◆ Work to be completed ◆
Going down the data below, set down exactly the line with "standard.sh (not shown)" and each line after it through the line with "set -euo pipefail"; no other lines.

Stored data
*** Block opens ***

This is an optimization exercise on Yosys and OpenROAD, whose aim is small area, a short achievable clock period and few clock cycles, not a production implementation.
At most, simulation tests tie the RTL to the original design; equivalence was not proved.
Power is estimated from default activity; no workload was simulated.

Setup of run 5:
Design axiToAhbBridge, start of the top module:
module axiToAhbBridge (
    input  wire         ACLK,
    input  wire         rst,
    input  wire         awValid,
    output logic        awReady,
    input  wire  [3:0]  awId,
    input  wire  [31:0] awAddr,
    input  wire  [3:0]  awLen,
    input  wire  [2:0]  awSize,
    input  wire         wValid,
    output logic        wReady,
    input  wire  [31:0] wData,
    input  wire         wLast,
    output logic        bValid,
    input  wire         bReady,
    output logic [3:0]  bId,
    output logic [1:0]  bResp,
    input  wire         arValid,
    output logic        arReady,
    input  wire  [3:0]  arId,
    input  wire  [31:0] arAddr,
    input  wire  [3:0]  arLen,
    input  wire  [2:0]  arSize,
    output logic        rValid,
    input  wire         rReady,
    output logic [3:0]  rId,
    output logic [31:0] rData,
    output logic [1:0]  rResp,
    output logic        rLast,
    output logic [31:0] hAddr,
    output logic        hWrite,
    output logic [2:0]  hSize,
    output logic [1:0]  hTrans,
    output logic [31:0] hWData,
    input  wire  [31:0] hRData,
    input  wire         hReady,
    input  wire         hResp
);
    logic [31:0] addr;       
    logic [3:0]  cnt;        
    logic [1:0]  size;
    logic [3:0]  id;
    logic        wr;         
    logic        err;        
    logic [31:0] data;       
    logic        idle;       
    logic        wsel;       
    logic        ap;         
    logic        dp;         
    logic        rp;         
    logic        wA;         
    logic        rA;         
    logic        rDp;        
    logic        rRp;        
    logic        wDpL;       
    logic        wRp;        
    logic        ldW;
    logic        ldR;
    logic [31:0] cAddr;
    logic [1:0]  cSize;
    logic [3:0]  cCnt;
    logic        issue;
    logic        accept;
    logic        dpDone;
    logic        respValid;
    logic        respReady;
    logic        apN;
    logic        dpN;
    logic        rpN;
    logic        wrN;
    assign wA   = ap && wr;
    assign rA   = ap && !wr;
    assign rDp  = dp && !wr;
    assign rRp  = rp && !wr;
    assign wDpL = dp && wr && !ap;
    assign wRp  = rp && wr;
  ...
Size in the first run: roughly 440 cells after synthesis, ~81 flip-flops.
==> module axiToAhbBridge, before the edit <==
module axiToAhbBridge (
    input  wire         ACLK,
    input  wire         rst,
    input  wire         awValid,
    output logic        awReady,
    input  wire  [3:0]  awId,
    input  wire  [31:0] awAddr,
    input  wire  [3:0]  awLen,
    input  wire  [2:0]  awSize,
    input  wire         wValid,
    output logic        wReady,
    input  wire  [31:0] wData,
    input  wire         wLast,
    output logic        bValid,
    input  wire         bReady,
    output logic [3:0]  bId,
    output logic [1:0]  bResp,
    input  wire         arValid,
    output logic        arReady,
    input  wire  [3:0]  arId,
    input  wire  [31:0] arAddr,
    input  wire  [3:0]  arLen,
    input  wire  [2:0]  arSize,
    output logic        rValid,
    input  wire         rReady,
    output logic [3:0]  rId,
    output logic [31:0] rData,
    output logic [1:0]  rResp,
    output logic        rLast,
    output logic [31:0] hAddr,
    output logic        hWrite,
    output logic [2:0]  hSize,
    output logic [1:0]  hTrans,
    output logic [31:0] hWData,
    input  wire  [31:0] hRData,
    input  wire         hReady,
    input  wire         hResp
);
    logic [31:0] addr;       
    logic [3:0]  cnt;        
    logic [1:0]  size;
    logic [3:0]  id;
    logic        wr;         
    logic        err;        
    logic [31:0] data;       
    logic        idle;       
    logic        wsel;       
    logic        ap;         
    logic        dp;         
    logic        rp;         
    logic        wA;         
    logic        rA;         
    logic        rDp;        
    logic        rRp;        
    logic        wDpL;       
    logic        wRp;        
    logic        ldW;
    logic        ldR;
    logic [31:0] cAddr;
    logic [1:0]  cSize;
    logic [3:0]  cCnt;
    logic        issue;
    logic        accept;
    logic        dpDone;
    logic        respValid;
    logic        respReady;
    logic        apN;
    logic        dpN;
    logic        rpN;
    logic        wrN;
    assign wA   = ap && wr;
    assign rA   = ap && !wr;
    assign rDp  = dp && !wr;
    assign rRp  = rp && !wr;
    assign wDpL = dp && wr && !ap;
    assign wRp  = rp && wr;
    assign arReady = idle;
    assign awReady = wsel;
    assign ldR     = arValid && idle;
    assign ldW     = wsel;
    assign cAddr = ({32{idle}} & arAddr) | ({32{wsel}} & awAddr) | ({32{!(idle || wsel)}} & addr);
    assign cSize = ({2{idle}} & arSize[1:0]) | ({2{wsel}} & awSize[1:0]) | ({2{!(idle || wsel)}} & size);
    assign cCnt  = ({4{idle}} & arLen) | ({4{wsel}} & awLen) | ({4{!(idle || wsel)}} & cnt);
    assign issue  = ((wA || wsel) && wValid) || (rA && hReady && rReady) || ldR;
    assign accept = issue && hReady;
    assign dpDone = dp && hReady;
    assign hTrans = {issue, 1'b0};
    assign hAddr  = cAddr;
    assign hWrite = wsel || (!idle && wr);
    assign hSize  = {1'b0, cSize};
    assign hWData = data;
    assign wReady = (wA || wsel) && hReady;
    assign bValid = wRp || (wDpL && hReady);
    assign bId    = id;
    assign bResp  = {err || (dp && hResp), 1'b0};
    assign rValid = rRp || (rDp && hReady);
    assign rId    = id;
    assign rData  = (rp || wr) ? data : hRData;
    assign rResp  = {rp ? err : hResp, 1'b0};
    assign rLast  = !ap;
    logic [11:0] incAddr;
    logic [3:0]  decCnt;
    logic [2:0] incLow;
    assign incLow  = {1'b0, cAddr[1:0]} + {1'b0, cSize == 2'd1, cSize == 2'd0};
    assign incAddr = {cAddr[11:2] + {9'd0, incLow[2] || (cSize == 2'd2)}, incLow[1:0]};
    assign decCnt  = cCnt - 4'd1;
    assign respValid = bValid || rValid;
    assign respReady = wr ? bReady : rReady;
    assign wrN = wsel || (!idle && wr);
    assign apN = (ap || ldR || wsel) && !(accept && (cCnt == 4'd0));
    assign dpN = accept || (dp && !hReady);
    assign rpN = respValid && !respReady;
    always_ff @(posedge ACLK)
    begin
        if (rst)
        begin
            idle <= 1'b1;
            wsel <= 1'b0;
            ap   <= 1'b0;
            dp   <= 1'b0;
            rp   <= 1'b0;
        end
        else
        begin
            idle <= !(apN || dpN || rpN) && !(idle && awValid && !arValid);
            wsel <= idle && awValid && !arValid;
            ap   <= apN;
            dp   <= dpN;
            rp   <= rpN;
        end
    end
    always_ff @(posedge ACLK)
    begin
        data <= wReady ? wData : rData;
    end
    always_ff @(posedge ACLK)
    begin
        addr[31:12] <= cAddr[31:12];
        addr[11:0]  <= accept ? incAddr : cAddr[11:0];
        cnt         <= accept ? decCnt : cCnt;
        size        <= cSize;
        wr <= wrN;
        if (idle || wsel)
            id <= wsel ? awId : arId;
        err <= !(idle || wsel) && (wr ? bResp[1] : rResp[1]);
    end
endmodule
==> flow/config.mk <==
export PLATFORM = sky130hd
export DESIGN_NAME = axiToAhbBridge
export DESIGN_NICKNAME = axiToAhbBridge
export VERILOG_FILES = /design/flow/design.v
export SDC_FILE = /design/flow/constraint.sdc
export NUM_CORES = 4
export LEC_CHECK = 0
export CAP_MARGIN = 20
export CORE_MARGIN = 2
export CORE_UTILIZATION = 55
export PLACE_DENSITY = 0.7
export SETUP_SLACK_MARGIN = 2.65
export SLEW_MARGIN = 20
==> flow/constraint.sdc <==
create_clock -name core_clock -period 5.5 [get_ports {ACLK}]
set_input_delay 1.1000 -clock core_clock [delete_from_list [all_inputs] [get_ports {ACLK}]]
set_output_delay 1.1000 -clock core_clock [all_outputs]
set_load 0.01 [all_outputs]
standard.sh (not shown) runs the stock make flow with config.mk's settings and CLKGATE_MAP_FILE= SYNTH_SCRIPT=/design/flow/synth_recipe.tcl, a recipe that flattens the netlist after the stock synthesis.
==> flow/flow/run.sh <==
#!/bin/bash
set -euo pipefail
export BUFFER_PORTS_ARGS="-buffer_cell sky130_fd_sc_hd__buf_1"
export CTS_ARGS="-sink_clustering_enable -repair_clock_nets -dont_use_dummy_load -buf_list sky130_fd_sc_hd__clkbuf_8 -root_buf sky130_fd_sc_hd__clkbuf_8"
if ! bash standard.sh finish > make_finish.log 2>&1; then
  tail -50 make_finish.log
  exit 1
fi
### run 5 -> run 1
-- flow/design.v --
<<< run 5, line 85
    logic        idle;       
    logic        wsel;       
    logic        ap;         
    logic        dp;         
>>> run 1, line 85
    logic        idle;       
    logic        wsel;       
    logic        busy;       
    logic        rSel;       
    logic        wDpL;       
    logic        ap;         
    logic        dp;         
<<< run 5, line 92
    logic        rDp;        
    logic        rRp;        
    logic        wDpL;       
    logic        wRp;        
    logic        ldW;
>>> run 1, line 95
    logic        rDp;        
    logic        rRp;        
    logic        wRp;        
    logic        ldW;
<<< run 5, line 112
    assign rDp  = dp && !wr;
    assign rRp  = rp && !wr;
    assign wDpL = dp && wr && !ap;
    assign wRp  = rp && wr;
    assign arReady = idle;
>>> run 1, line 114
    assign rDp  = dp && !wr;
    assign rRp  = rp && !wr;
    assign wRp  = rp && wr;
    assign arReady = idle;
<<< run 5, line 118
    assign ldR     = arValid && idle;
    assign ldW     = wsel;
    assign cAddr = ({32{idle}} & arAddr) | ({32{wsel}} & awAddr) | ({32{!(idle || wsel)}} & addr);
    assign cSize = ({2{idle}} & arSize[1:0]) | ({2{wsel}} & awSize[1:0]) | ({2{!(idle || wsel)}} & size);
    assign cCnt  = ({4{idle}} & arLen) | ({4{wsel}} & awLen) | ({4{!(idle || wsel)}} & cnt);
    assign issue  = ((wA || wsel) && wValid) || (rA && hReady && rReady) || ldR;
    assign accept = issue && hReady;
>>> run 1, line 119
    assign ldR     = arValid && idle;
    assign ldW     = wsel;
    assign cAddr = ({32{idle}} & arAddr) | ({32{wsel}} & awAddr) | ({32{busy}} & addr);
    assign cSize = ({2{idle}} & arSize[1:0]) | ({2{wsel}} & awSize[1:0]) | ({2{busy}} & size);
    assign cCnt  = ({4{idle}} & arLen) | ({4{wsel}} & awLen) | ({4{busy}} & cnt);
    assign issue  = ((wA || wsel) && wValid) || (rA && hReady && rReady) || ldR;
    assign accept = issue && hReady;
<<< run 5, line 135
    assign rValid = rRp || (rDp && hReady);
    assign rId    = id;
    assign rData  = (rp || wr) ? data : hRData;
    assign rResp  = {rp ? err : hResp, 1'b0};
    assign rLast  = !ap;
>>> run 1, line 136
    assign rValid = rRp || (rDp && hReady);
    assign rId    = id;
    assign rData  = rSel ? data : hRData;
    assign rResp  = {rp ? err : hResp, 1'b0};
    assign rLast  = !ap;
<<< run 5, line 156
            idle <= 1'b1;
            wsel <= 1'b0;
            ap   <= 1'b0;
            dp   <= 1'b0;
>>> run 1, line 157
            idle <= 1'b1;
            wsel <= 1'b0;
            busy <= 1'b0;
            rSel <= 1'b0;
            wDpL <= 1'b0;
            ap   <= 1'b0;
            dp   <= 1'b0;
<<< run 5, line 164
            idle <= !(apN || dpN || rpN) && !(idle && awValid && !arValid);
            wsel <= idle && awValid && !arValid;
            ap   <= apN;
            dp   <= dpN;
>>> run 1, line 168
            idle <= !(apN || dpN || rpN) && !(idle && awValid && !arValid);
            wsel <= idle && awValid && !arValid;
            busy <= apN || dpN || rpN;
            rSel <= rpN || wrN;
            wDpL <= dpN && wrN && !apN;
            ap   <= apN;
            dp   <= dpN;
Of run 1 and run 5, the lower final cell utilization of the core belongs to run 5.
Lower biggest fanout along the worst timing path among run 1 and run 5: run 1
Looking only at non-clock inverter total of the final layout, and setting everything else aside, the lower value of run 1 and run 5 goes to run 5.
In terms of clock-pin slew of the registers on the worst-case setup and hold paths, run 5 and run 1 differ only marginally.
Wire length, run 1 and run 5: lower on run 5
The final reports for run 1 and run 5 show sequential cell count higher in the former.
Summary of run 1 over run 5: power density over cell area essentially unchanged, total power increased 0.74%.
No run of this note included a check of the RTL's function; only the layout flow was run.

*** Block closes ***

◆ Response area ◆
standard.sh (not shown) runs the stock make flow with config.mk's settings and CLKGATE_MAP_FILE= SYNTH_SCRIPT=/design/flow/synth_recipe.tcl, a recipe that flattens the netlist after the stock synthesis.
==> flow/flow/run.sh <==
#!/bin/bash
set -euo pipefail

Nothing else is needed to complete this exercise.